Seek any and all opportunities to build your AI skills in the workplace. This could be as simple as using Copilot to summarize emails, write or edit executive summaries, or build a talk track for an upcoming leadership readout. Start small, build a portfolio, and be creative. Your role might not have obvious AI use cases, and it will be up to you to find scenarios to test your skills and build confidence. 

  1. Workflow first

AI adoption requires a mindset shift that prioritizes problem solving. Pilots will often fail when AI capabilities are forced onto an existing process. You can get ahead by building out detailed problem statements to rewire legacy workflows. This framework will be a foundation for any company that expects to see positive outcomes from AI initiatives. The McKinsey survey highlights this concept emphatically: ‘AI high performers—organizations seeing the greatest financial impact from AI—are nearly three times as likely as other organizations to report that they have fundamentally redesigned individual workflows in their deployment of AI (55% vs. 20%).’ 

  1. Rethink ROI

Every company’s leadership will expect ROI from AI initiatives. That’s how the world works. And the ROI story will be challenging if decision makers and executives are not keeping up with the world of AI. It’s up to you, as an AI leader, to help bridge those gaps by evolving how you position ROI. Adopting a transformative mindset that pushes for growth and innovation, not just cost savings, will win in the long term. This simple reframe can help evolve how your organization approaches ROI and drive better alignment for AI infused projects. Here are two stats from the McKinsey study that hammer home this point:

  • While cost efficiency is often the objective of AI efforts (reported by 82% of organizations), organizations achieving the greatest value (AI high performers) are more likely to also set growth (80%) and innovation (79%) as objectives.
  • Organizations intending to use AI to bring about transformative change to their businesses are 3.6 times more likely to be AI high performers.
  1. Knowledge share

Not everyone around you will have the same level of AI knowledge and skill in the workplace. And that’s okay. It will be important to help others and seek mentorship as AI’s influence at work continues to evolve. I’m working through this with my team at work by building mechanisms to share AI use cases and best practices. I make it a point to talk about AI during check-ins and gather ideas for the team. I’m not afraid to ask my peers for their opinions and thoughts on AI topics to broaden my viewpoints and understand how others are thinking about the future. There is no right or wrong way to share insights with others. A ‘rising tide lifts all boats’ mentality will ensure everyone is set up for success and can influence the future of work within their organization. 

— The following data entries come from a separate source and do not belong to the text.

`config.mk`:
```
export PLATFORM = sky130hd
export DESIGN_NAME = afilter_sched
export DESIGN_NICKNAME = d
export VERILOG_FILES = /design/src/rtl/afilter_sched.sv
export SDC_FILE = /design/constraint.sdc
export NUM_CORES = 1
export LEC_CHECK = 0
export ABC_AREA = 1
export BUFFER_PORTS_ARGS = -buffer_cell sky130_fd_sc_hd__buf_2
export CAP_MARGIN = 20
export CORE_UTILIZATION = 25
export DETAILED_ROUTE_END_ITERATION = 16
export GPL_TIMING_DRIVEN = 0
export SLEW_MARGIN = 25
export SYNTH_ARGS = -nofsm -noshare
export SYNTH_HDL_FRONTEND = slang
export SYNTH_SLANG_ARGS = --single-unit
```
`constraint.sdc`:
```
create_clock -name clk -period 1.8 [get_ports clk]
set_input_delay 0.27 -clock clk [delete_from_list [all_inputs] [get_ports clk]]
set_output_delay 0.27 -clock clk [all_outputs]
set_load 0.05 [all_outputs]
```
[src/rtl/systolic_feeder.sv]
// Operand feeder for the NxN output-stationary PE array: buffers K beats, replays them diagonally skewed.
// Optional FEEDER_DBUF_EN adds a second operand bank so the next job loads while the current one streams.
module systolic_feeder #(
   parameter int DATA_WIDTH = 8,
   parameter int N          = 8,
   parameter int K          = 8
) (
   input  logic                  clk,
   input  logic                  rst,
   input  logic                  in_valid,
   output logic                  in_ready,
   input  logic [N*DATA_WIDTH-1:0] a_col_in,
   input  logic [N*DATA_WIDTH-1:0] b_row_in,
   output logic [N*DATA_WIDTH-1:0] a_out,
   output logic [N*DATA_WIDTH-1:0] b_out,
   output logic                  array_clr,
   output logic                  busy,
   output logic                  done
);

   localparam int W  = N * DATA_WIDTH;
   localparam int CW = $clog2(K + 1);
   localparam int TW = $clog2(K + 2 * N);
`ifdef FEEDER_DBUF_EN
   localparam int NB = 2;
`else
   localparam int NB = 1;
`endif
   localparam int AW = (NB * K > 1) ? $clog2(NB * K) : 1;

   typedef enum logic [2:0] {
      S_IDLE,
      S_LOAD,
      S_CLEAR,
      S_STREAM,
      S_DRAIN,
      S_DONE
   } state_t;

   state_t        state;
   state_t        ns;
   logic [CW-1:0] beat_cnt;
   logic [CW-1:0] cnt_n;
   logic [TW-1:0] tcnt;
   logic [TW-1:0] t_n;
   logic          wb;
   logic          rb;
   logic          swap;
   logic          acc;
   logic          rdy_d;
   logic [W-1:0]  a_nxt;
   logic [W-1:0]  b_nxt;
   logic [AW-1:0] waddr;

   logic [W-1:0] mem_a [NB*K];
   logic [W-1:0] mem_b [NB*K];

   function automatic logic in_win(input int k);
      return (k >= 0) && (k < K);
   endfunction

   assign acc   = in_valid & in_ready;
   assign waddr = AW'(int'(wb) * K + int'(beat_cnt));

   always_comb begin
      ns    = state;
      cnt_n = beat_cnt;
      t_n   = tcnt;
      swap  = 1'b0;
      if (acc) cnt_n = beat_cnt + CW'(1);
      unique case (state)
         S_IDLE: begin
            if (acc) ns = (K == 1) ? S_CLEAR : S_LOAD;
         end
         S_LOAD: begin
            if (acc && beat_cnt == CW'(K - 1)) ns = S_CLEAR;
         end
         S_CLEAR: begin
            ns  = S_STREAM;
            t_n = '0;
         end
         S_STREAM: begin
            if (tcnt == TW'(K + N - 2)) begin
               ns  = S_DRAIN;
               t_n = '0;
            end else begin
               t_n = tcnt + TW'(1);
            end
         end
         S_DRAIN: begin
            if (tcnt == TW'(N - 1)) begin
               ns  = S_DONE;
               t_n = '0;
            end else begin
               t_n = tcnt + TW'(1);
            end
         end
         S_DONE: begin
`ifdef FEEDER_DBUF_EN
            if (cnt_n == CW'(K))
               ns = S_CLEAR;
            else if (cnt_n != '0)
               ns = S_LOAD;
            else
               ns = S_IDLE;
`else
            ns = S_IDLE;
`endif
         end
         default: ns = S_IDLE;
      endcase
      // entering CLEAR hands the filled bank to the streamer
      if (ns == S_CLEAR) begin
         swap  = 1'b1;
         cnt_n = '0;
      end
      rdy_d = (ns == S_IDLE) || (ns == S_LOAD);
`ifdef FEEDER_DBUF_EN
      if (cnt_n < CW'(K)) rdy_d = 1'b1;
`endif
   end

   // lane i and lane j both read slot t-lane; the index window alone picks zero
   always_comb begin
      a_nxt = '0;
      b_nxt = '0;
      if (state == S_STREAM) begin
         for (int i = 0; i < N; i++) begin
            if (in_win(int'(tcnt) - i)) begin
               a_nxt[i*DATA_WIDTH +: DATA_WIDTH] =
                  mem_a[AW'(int'(rb) * K + int'(tcnt) - i)][i*DATA_WIDTH +: DATA_WIDTH];
               b_nxt[i*DATA_WIDTH +: DATA_WIDTH] =
                  mem_b[AW'(int'(rb) * K + int'(tcnt) - i)][i*DATA_WIDTH +: DATA_WIDTH];
            end
         end
      end
   end

   always_ff @(posedge clk) begin
      if (rst) begin
         state     <= S_IDLE;
         beat_cnt  <= '0;
         tcnt      <= '0;
         wb        <= 1'b0;
         rb        <= 1'b0;
         in_ready  <= 1'b0;
         a_out     <= '0;
         b_out     <= '0;
         array_clr <= 1'b1;
         busy      <= 1'b0;
         done      <= 1'b0;
      end else begin
         state    <= ns;
         beat_cnt <= cnt_n;
         tcnt     <= t_n;
         if (swap) begin
            rb <= wb;
`ifdef FEEDER_DBUF_EN
            wb <= ~wb;
`endif
         end
         in_ready  <= rdy_d;
         a_out     <= a_nxt;
         b_out     <= b_nxt;
         array_clr <= (ns == S_CLEAR);
         busy      <= (ns != S_IDLE);
         done      <= (ns == S_DONE);
      end
   end

   always_ff @(posedge clk) begin
      if (acc) begin
         mem_a[waddr] <= a_col_in;
         mem_b[waddr] <= b_row_in;
      end
   end

endmodule

[config.mk]
export PLATFORM = sky130hd
export DESIGN_NAME = systolic_feeder
export DESIGN_NICKNAME = d
export VERILOG_FILES = /design/src/rtl/systolic_feeder.sv
export SDC_FILE = /design/constraint.sdc
export NUM_CORES = 1
export LEC_CHECK = 0
export CAP_MARGIN = 20
export CORE_MARGIN = 2
export CORE_UTILIZATION = 66
export CTS_BUF_LIST = sky130_fd_sc_hd__clkbuf_2
export DETAILED_ROUTE_END_ITERATION = 10
export DONT_BUFFER_PORTS = 1
export PLACE_DENSITY = 0.93
export SLEW_MARGIN = 20
export SYNTH_ARGS = -nofsm -noshare
export SYNTH_HDL_FRONTEND = slang
export SYNTH_SLANG_ARGS = --single-unit
[constraint.sdc]
create_clock -name clk -period 20.6 [get_ports clk]
set_input_delay 3.09 -clock clk [delete_from_list [all_inputs] [get_ports clk]]
set_output_delay 3.09 -clock clk [all_outputs]
set_load 0.005 [all_outputs]
# Word level (Yosys, flattened, before mapping)

Memories as Yosys holds them, arrays and structs flattened. A register that Yosys moved wholly into a read port is not among the register bits.
Cells that the tools add are included.

Logic and storage cells: 87
Bits in registers: 16
Bits in writable memories: 1024
Output and inout port bits: 132
Memories: 2

Memory list:

| name  | depth | bits a word | rd ports | clocked after Yosys merged registers in | write ports | RTL line | RTL |
|---|---|---|---|---|---|---|---|
| mem_a | 8     | 64          | 8        | 8                                       | 1           | 55       | `logic [W-1:0] mem_a [NB*K];` |
| mem_b | 8     | 64          | 8        | 8                                       | 1           | 56       | `logic [W-1:0] mem_b [NB*K];` |

Bitwise operators: 10
Magnitude comparators: 16
Reductions and logical operators: 23
Eq/ne operators: 10
Add/sub/neg operators: 9
Multiplexer cells: 10

Operator list:

| kind                                                                | number |
|---|---|
| greater-or-equal comparator 32 x 1 -> 1 bit (second input constant) | 7 |
| less-than comparator 32 x 5 -> 1 bit (second input constant)        | 7 |
| OR reduction 3 bit                                                  | 8 |
| subtractor 5 x 3 -> 6 bit (second input constant)                   | 4 |
| case mux 3 bit (5 select lines)                                     | 1 |
| case mux 5 bit (3 select lines)                                     | 1 |
| two-way mux 3 bit                                                   | 4 |
| subtractor 5 x 2 -> 6 bit (second input constant)                   | 2 |
| two-way mux 5 bit                                                   | 2 |
| equality test 3 x 2 -> 1 bit (second input constant)                | 3 |
| logical AND 1 bit                                                   | 9 |
| NOT 1 bit                                                           | 9 |
| equality test 3 x 1 -> 1 bit (second input constant)                | 2 |
| equality test 3 bit (second input constant)                         | 2 |
| zero test 3 bit                                                     | 2 |
| nonzero test 3 bit                                                  | 2 |
| subtractor 5 x 1 -> 6 bit (second input constant)                   | 1 |
| adder 5 x 1 -> 5 bit (second input constant)                        | 1 |
| equality test 5 x 3 -> 1 bit (second input constant)                | 1 |
| equality test 5 x 4 -> 1 bit (second input constant)                | 1 |
| greater-or-equal comparator 5 x 1 -> 1 bit (second input constant)  | 1 |
| less-than comparator 5 x 4 -> 1 bit (second input constant)         | 1 |
| adder 4 x 1 -> 4 bit (second input constant)                        | 1 |
| equality test 4 x 3 -> 1 bit (second input constant)                | 1 |
| 4 further kinds                                                     | 5 |

# Logic depth before layout (Yosys ltp)

Word-level depth: 6
Mapped depth: 10
Depth with buffers taken out: 6

# Least setup slack after synthesis

No wires, ideal clock.

Path kind: input to register
Start: in in_valid
End: mem mem_a[0][0] (netlist bit) (enable)
Arrival: 15293 ps
Stages: 2
Setup slack: 4378 ps
Required time: 19671 ps
Buffers on the path: 0
Setup time: 929 ps
Cells stage by stage: nand2_1 -> nor4_1

Word-level cells in the longest chain between the ends: 3

RTL lines:

| what                                    | RTL line | RTL |
|---|---|---|
| start: declaration                      | 10       | `input logic in_valid,` |
| AND 1 bit                               | 62       | `assign acc = in_valid & in_ready;` |
| two-way mux 1 bit                       | 172      | `if (acc) begin` |
| two-way mux 1 bit (implied by the code) | 173      | `mem_a[waddr] <= a_col_in;` |
| end: declaration                        | 55       |  |

Every way passes these cells.

# Worst setup path after layout

Start: reg busy
End: out busy

RTL lines:

| what                     | RTL line | RTL |
|---|---|---|
| start: declaration       | 17       | `output logic busy,` |
| start signal: assignment | 166      | `busy <= (ns != S_IDLE);` |

No word-level cell between the ends.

  1. Don’t forget about governance 

View AI as a powerful companion that requires human expertise, judgment, and validation, rather than a fully autonomous replacement. You cannot blindly trust that AI’s output is accurate and ready for mass consumption within your company. Prioritize auditing outputs and building a personal governance policy for AI use in your workflows. This will help build a framework that aligns (or will align) with broader governance strategies implemented at the corporate level. Prioritizing quality over speed is what actually accelerates AI usage. This is particularly important because inaccurate results remain one of the top three concerns leaders cite when using Gen AI (Wharton). 

Bringing it all together

AI is no longer a side project, it is becoming part of how work gets done. The good news is you do not need a new title or a massive budget to have an impact. Use AI daily, redesign workflows instead of bolting tools onto old processes, evolve how you talk about ROI, share what you learn, and keep quality and governance front and center. If you do that consistently, you will be ready for whatever phase of AI your company enters next, and you will have real examples to show the value you are creating along the way.